Revised: November 2006
Rigorous treatment of topics from linear algebra including algebra of linear transformation, dual space, algebra of polynomials, determinants, eigenvalues, diagonalization, and selected applications. Prerequisite: Math 362. Three semester hours.
1. To expose the student to some relatively deep theorems in linear algebra.
2. To further develop the student's ability to reason abstractly.
Roger Horn and Charles Johnson, Matrix Analysis, 1985 (reprinted in 1999), Cambridge University Press.
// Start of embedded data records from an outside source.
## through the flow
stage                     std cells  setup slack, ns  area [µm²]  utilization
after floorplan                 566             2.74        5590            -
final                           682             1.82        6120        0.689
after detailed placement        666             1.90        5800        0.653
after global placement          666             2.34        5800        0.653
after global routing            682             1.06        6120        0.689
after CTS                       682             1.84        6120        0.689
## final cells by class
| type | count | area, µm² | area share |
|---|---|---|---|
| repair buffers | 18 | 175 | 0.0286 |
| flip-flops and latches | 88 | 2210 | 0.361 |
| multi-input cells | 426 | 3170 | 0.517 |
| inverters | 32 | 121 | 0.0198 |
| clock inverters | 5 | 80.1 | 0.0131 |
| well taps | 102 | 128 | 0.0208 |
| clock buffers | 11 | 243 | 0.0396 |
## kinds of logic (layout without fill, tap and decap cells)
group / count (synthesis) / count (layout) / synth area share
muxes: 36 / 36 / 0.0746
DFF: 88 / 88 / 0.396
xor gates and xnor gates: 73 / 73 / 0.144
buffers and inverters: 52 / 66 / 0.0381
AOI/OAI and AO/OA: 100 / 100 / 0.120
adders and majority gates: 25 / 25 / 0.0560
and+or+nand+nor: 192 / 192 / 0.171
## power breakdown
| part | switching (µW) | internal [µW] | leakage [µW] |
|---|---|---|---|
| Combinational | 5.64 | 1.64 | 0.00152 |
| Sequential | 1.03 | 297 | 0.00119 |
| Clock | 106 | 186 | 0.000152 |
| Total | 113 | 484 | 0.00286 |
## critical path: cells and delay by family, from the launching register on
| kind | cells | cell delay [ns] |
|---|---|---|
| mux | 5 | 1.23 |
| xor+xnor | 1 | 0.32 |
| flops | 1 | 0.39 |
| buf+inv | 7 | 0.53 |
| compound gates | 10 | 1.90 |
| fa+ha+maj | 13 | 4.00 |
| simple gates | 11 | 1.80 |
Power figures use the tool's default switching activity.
**src/rtl/gray_sync_decoder.sv**
```systemverilog
// Receive-side decoder for a Gray count arriving from a foreign clock domain:
// synchronises it, decodes it to binary and classifies each change as up, down or jump.
module gray_sync_decoder #(
  parameter int N           = 4,
  parameter int SYNC_STAGES = 2,
  parameter int ERR_W       = 8
) (
  input  logic             clk,
  input  logic             rst,
  input  logic [N-1:0]     gray_in,
  input  logic             clr_fault,
  output logic [N-1:0]     gray_sync,
  output logic [N-1:0]     bin_out,
  output logic             up,
  output logic             down,
  output logic             fault,
  output logic [ERR_W-1:0] err_count,
  output logic             locked
);

  localparam int                FILL_W   = $clog2(SYNC_STAGES + 2);
  localparam logic [FILL_W-1:0] FILL_MAX = FILL_W'(SYNC_STAGES + 1);

  localparam logic [1:0] INIT  = 2'd0;
  localparam logic [1:0] TRACK = 2'd1;
  localparam logic [1:0] FAULT = 2'd2;

  logic [N-1:0]      sync_q [SYNC_STAGES];
  logic [N-1:0]      dec;
  logic [N-1:0]      bin_inc;
  logic [N-1:0]      bin_dec;
  logic              track_en;
  logic              is_up;
  logic              is_down;
  logic              is_jump;
  logic [1:0]        state;
  logic [1:0]        state_next;
  logic [FILL_W-1:0] fill;
  logic [FILL_W-1:0] fill_next;

  // Plain flop chain: gray_in is only ever sampled by stage 0, nothing sits between stages.
  // NOTE: the synchroniser array is reset like any other register so gray_sync is 0 in reset.
  always_ff @(posedge clk or posedge rst) begin
    if (rst) begin
      for (int i = 0; i < SYNC_STAGES; i++) sync_q[i] <= '0;
    end else begin
      sync_q[0] <= gray_in;
      for (int i = 1; i < SYNC_STAGES; i++) sync_q[i] <= sync_q[i-1];
    end
  end

  assign gray_sync = sync_q[SYNC_STAGES-1];

  // Each binary bit is the XOR of all Gray bits at or above it.
  always_comb begin
    dec = '0;
    for (int i = 0; i < N; i++) dec[i] = ^(gray_sync >> i);
  end

  assign bin_inc  = bin_out + N'(1);
  assign bin_dec  = bin_out - N'(1);
  assign track_en = (state != INIT);
  assign is_up    = track_en && (dec == bin_inc);
  assign is_down  = track_en && (dec == bin_dec);
  assign is_jump  = track_en && (dec != bin_out) && !is_up && !is_down;

  assign fill_next = (fill == FILL_MAX) ? fill : fill + FILL_W'(1);

  // NOTE: state_next gets a default before the case so no path leaves it unassigned (no latch).
  always_comb begin
    state_next = state;
    case (state)
      INIT:    if (fill_next == FILL_MAX) state_next = TRACK;
      TRACK:   if (is_jump) state_next = FAULT;
      FAULT:   if (clr_fault && !is_jump) state_next = TRACK;
      default: state_next = INIT;
    endcase
  end

  // NOTE: non-blocking assignments keep every register sampling pre-edge values.
  always_ff @(posedge clk or posedge rst) begin
    if (rst) begin
      state     <= INIT;
      fill      <= '0;
      bin_out   <= '0;
      up        <= 1'b0;
      down      <= 1'b0;
      err_count <= '0;
    end else begin
      state   <= state_next;
      fill    <= fill_next;
      bin_out <= dec;
      up      <= is_up;
      down    <= is_down;
      if (is_jump && (err_count != '1)) err_count <= err_count + ERR_W'(1);
    end
  end

  assign fault  = (state == FAULT);
  assign locked = (state != INIT);

endmodule

```
==> src/rtl/next_pc_calc.sv <==
// rtl/next_pc_calc.sv - combinational next-PC select: sequential, PC-relative branch or absolute jump
module next_pc_calc
    import fetch_pkg::*;
(
    input  logic [31:0] pc_plus1_i,
    input  logic [31:0] ir_i,
    input  logic [1:0]  pc_src_i,
    input  logic        br_taken_i,
    output logic [31:0] next_pc_o
);

    always_comb begin
        next_pc_o = pc_plus1_i;
        case (pc_src_i)
            PC_BR: begin
                if (br_taken_i) begin
                    next_pc_o = pc_plus1_i + sext_imm(ir_i);
                end
            end
            PC_JMP: next_pc_o = {pc_plus1_i[OPC_MSB:OPC_LSB], ir_i[JMP_MSB:JMP_LSB]};
            default: next_pc_o = pc_plus1_i;
        endcase
    end

endmodule

==> src/rtl/instr_fetch_unit.sv <==
// rtl/instr_fetch_unit.sv - fetch stage: PC, IR, IDLE/FETCH/HOLD handshake; FETCH_PERF_EN adds a fetch counter
module instr_fetch_unit
    import fetch_pkg::*;
#(
    parameter logic [31:0] RESET_PC = 32'd0
) (
    input  logic        clk,
    input  logic        rst,
    input  logic        run,
    output logic [31:0] pc_out,
    input  logic [31:0] imem_instr,
    output logic [31:0] ir_out,
    output logic        ir_valid,
    output logic [31:0] pc_plus1,
    input  logic        pc_advance,
    input  logic [1:0]  pc_src,
    input  logic        br_taken,
    output logic        adv_err,
    output logic [31:0] fetch_count
);

    fetch_state_e state_q, state_d;
    logic [31:0]  pc_q, pc_d;
    logic [31:0]  ir_q, ir_d;
    logic [31:0]  pc_plus1_q, pc_plus1_d;
    logic         adv_err_q, adv_err_d;
    logic [31:0]  next_pc;
    logic         load_ir;

    next_pc_calc u_next_pc (
        .pc_plus1_i (pc_plus1_q),
        .ir_i       (ir_q),
        .pc_src_i   (pc_src),
        .br_taken_i (br_taken),
        .next_pc_o  (next_pc)
    );

    always_comb begin
        state_d    = state_q;
        pc_d       = pc_q;
        ir_d       = ir_q;
        pc_plus1_d = pc_plus1_q;
        adv_err_d  = adv_err_q;
        load_ir    = 1'b0;
        case (state_q)
            ST_IDLE: begin
                if (pc_advance) adv_err_d = 1'b1;
                if (run) state_d = ST_FETCH;
            end
            ST_FETCH: begin
                // A dropped run does not abort: the word is already on the bus.
                if (pc_advance) adv_err_d = 1'b1;
                load_ir    = 1'b1;
                ir_d       = imem_instr;
                pc_plus1_d = pc_q + 32'd1;
                state_d    = ST_HOLD;
            end
            ST_HOLD: begin
                if (pc_advance) begin
                    pc_d    = next_pc;
                    state_d = run ? ST_FETCH : ST_IDLE;
                end
            end
            default: state_d = ST_IDLE;
        endcase
    end

    always_ff @(posedge clk) begin
        if (rst) begin
            state_q    <= ST_IDLE;
            pc_q       <= RESET_PC;
            ir_q       <= 32'd0;
            pc_plus1_q <= 32'd0;
            adv_err_q  <= 1'b0;
        end else begin
            state_q    <= state_d;
            pc_q       <= pc_d;
            ir_q       <= ir_d;
            pc_plus1_q <= pc_plus1_d;
            adv_err_q  <= adv_err_d;
        end
    end

`ifdef FETCH_PERF_EN
    logic [31:0] fetch_count_q, fetch_count_d;

    always_comb begin
        fetch_count_d = fetch_count_q;
        if (load_ir) fetch_count_d = fetch_count_q + 32'd1;
    end

    always_ff @(posedge clk) begin
        if (rst) begin
            fetch_count_q <= 32'd0;
        end else begin
            fetch_count_q <= fetch_count_d;
        end
    end

    assign fetch_count = fetch_count_q;
`else
    logic unused_load_ir;
    assign unused_load_ir = load_ir;
    assign fetch_count    = 32'd0;
`endif

    assign pc_out   = pc_q;
    assign ir_out   = ir_q;
    assign pc_plus1 = pc_plus1_q;
    assign ir_valid = (state_q == ST_HOLD);
    assign adv_err  = adv_err_q;

endmodule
Grading procedures and factors influencing course grade are left to the discretion of individual instructors, subject to general university policy.
Attendance policy is left to the discretion of individual instructors, subject to general university policy.
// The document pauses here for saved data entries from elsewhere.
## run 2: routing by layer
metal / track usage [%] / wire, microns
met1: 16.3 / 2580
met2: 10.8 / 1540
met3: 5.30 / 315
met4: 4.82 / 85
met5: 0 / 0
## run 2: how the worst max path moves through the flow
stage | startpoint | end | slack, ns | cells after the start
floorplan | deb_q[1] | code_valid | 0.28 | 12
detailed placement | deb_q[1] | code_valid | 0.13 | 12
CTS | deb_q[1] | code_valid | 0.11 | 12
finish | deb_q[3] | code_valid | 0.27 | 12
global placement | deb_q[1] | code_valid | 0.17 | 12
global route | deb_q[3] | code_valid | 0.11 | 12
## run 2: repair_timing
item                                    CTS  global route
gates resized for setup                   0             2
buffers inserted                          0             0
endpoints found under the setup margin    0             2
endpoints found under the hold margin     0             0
[src/rtl/fetch_unit_if.sv]
// Bus bundle between fetch, instruction memory and decode.
// Handshakes: mem_req/mem_addr hold until mem_ack (ack may land in the first req cycle);
// out_valid/out_instr/out_pc hold until out_ready, transfer when out_valid & out_ready.
interface fetch_unit_if #(
    parameter int ADDR_W = 16,
    parameter int DATA_W = 16
);
    logic              redir;
    logic [ADDR_W-1:0] redir_addr;
    logic              mem_req;
    logic [ADDR_W-1:0] mem_addr;
    logic              mem_ack;
    logic [DATA_W-1:0] mem_rdata;
    logic              out_valid;
    logic [DATA_W-1:0] out_instr;
    logic [ADDR_W-1:0] out_pc;
    logic              out_ready;

    modport master (
        input  redir, redir_addr, mem_ack, mem_rdata, out_ready,
        output mem_req, mem_addr, out_valid, out_instr, out_pc
    );

    modport slave (
        output redir, redir_addr, mem_ack, mem_rdata, out_ready,
        input  mem_req, mem_addr, out_valid, out_instr, out_pc
    );
endinterface

[src/rtl/fetch_fifo.sv]
// Small circular queue of fetched {pc, instr} entries; flush beats push and pop.
module fetch_fifo
    import cpu_pkg::*;
#(
    parameter int DEPTH = 2,
    localparam int PTR_W = $clog2(DEPTH),
    localparam int CNT_W = PTR_W + 1
) (
    input  logic             clk,
    input  logic             rst_n,
    input  logic             push,
    input  fetch_entry_t     push_data,
    input  logic             pop,
    input  logic             flush,
    output fetch_entry_t     head,
    output logic [CNT_W-1:0] count,
    output logic             full,
    output logic             empty
);
    fetch_entry_t     mem_q [DEPTH];
    logic [PTR_W-1:0] rd_ptr, wr_ptr;
    logic             do_push, do_pop;

    assign full    = (count == CNT_W'(DEPTH));
    assign empty   = (count == '0);
    assign do_pop  = pop & ~empty;
    // A full queue may still take a push when the head leaves in the same cycle.
    assign do_push = push & (~full | do_pop);
    assign head    = mem_q[rd_ptr];

    always_ff @(posedge clk or negedge rst_n) begin
        if (!rst_n) begin
            for (int i = 0; i < DEPTH; i++) mem_q[i] <= '0;
            rd_ptr <= '0;
            wr_ptr <= '0;
            count  <= '0;
        end else if (flush) begin
            rd_ptr <= '0;
            wr_ptr <= '0;
            count  <= '0;
        end else begin
            if (do_push) begin
                mem_q[wr_ptr] <= push_data;
                wr_ptr        <= wr_ptr + PTR_W'(1);
            end
            if (do_pop) rd_ptr <= rd_ptr + PTR_W'(1);
            count <= count + CNT_W'(do_push) - CNT_W'(do_pop);
        end
    end

endmodule
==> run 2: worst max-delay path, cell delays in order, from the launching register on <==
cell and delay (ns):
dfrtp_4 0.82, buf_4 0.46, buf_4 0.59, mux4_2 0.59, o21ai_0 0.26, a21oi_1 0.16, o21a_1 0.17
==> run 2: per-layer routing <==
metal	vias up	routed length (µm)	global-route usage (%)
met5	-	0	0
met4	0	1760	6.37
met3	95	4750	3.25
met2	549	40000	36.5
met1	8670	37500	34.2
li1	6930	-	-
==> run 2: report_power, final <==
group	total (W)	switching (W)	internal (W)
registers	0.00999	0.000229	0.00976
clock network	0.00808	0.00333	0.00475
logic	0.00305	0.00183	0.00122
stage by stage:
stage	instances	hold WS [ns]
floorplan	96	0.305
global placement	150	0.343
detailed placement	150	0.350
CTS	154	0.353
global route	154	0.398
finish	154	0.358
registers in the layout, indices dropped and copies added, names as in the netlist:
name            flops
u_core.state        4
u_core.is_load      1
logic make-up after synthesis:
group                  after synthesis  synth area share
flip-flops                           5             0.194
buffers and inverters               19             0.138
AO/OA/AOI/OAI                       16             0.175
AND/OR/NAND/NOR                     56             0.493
$ cat config.mk
export PLATFORM = sky130hd
export DESIGN_NAME = distance_filter
export DESIGN_NICKNAME = d
export VERILOG_FILES = /design/src/rtl/distance_filter.sv
export SDC_FILE = /design/constraint.sdc
export NUM_CORES = 1
export LEC_CHECK = 0
export ABC_AREA = 1
export CORE_MARGIN = 2
export CORE_UTILIZATION = 64
export DETAILED_ROUTE_END_ITERATION = 6
export PLACE_DENSITY_LB_ADDON = 0.08
export RECOVER_POWER = 100
export SETUP_SLACK_MARGIN = 0.02
export SLEW_MARGIN = 20
export SYNTH_ARGS = -nofsm -noshare
export SYNTH_HDL_FRONTEND = slang
export SYNTH_SLANG_ARGS = --single-unit
$ cat constraint.sdc
create_clock -name clk -period 13.9 [get_ports clk]
set_clock_uncertainty 0.1 [all_clocks]
set_input_delay 1.39 -clock clk [delete_from_list [all_inputs] [get_ports clk]]
set_output_delay 1.39 -clock clk [all_outputs]
set_load 0.01 [all_outputs]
Chapter 0: Review and Miscellanea
Key topics of review from MATH 362 as well as generalizations and some advanced material. Topics include generalized vector spaces, determinants, nonsingularity, the usual inner product, the Gram-Schmidt process, and change-of-basis matrices. (The instructor should be selective of the material covered in this chapter, and allow this chapter to serve as a "reference section.") 10 days.
Chapter 1: Eigenvectors, Eigenvalues, and Similarity
The eigenvector-eigenvalue equation, the characteristic polynomial, similarity (and diagonalization), and eigenvectors. 12 days.
Chapter 2: Unitary Equivalence and Normal Matrices
Unitary matrices, unitary equivalence, Schur.s theorem, normal matrices, and the QR factorization. 8 days.
Other topics as time allows.
Suggested topics are: The Jordan canonical form and the minimal polynomial (from Chapter 3), vector and matrix norms (from Chapter 5), the singular value decomposition, and LU factorization. 8 days.
* Note: At appropriate places in this course, time should be allotted to elaborate
on the historical aspects relevant to the subject.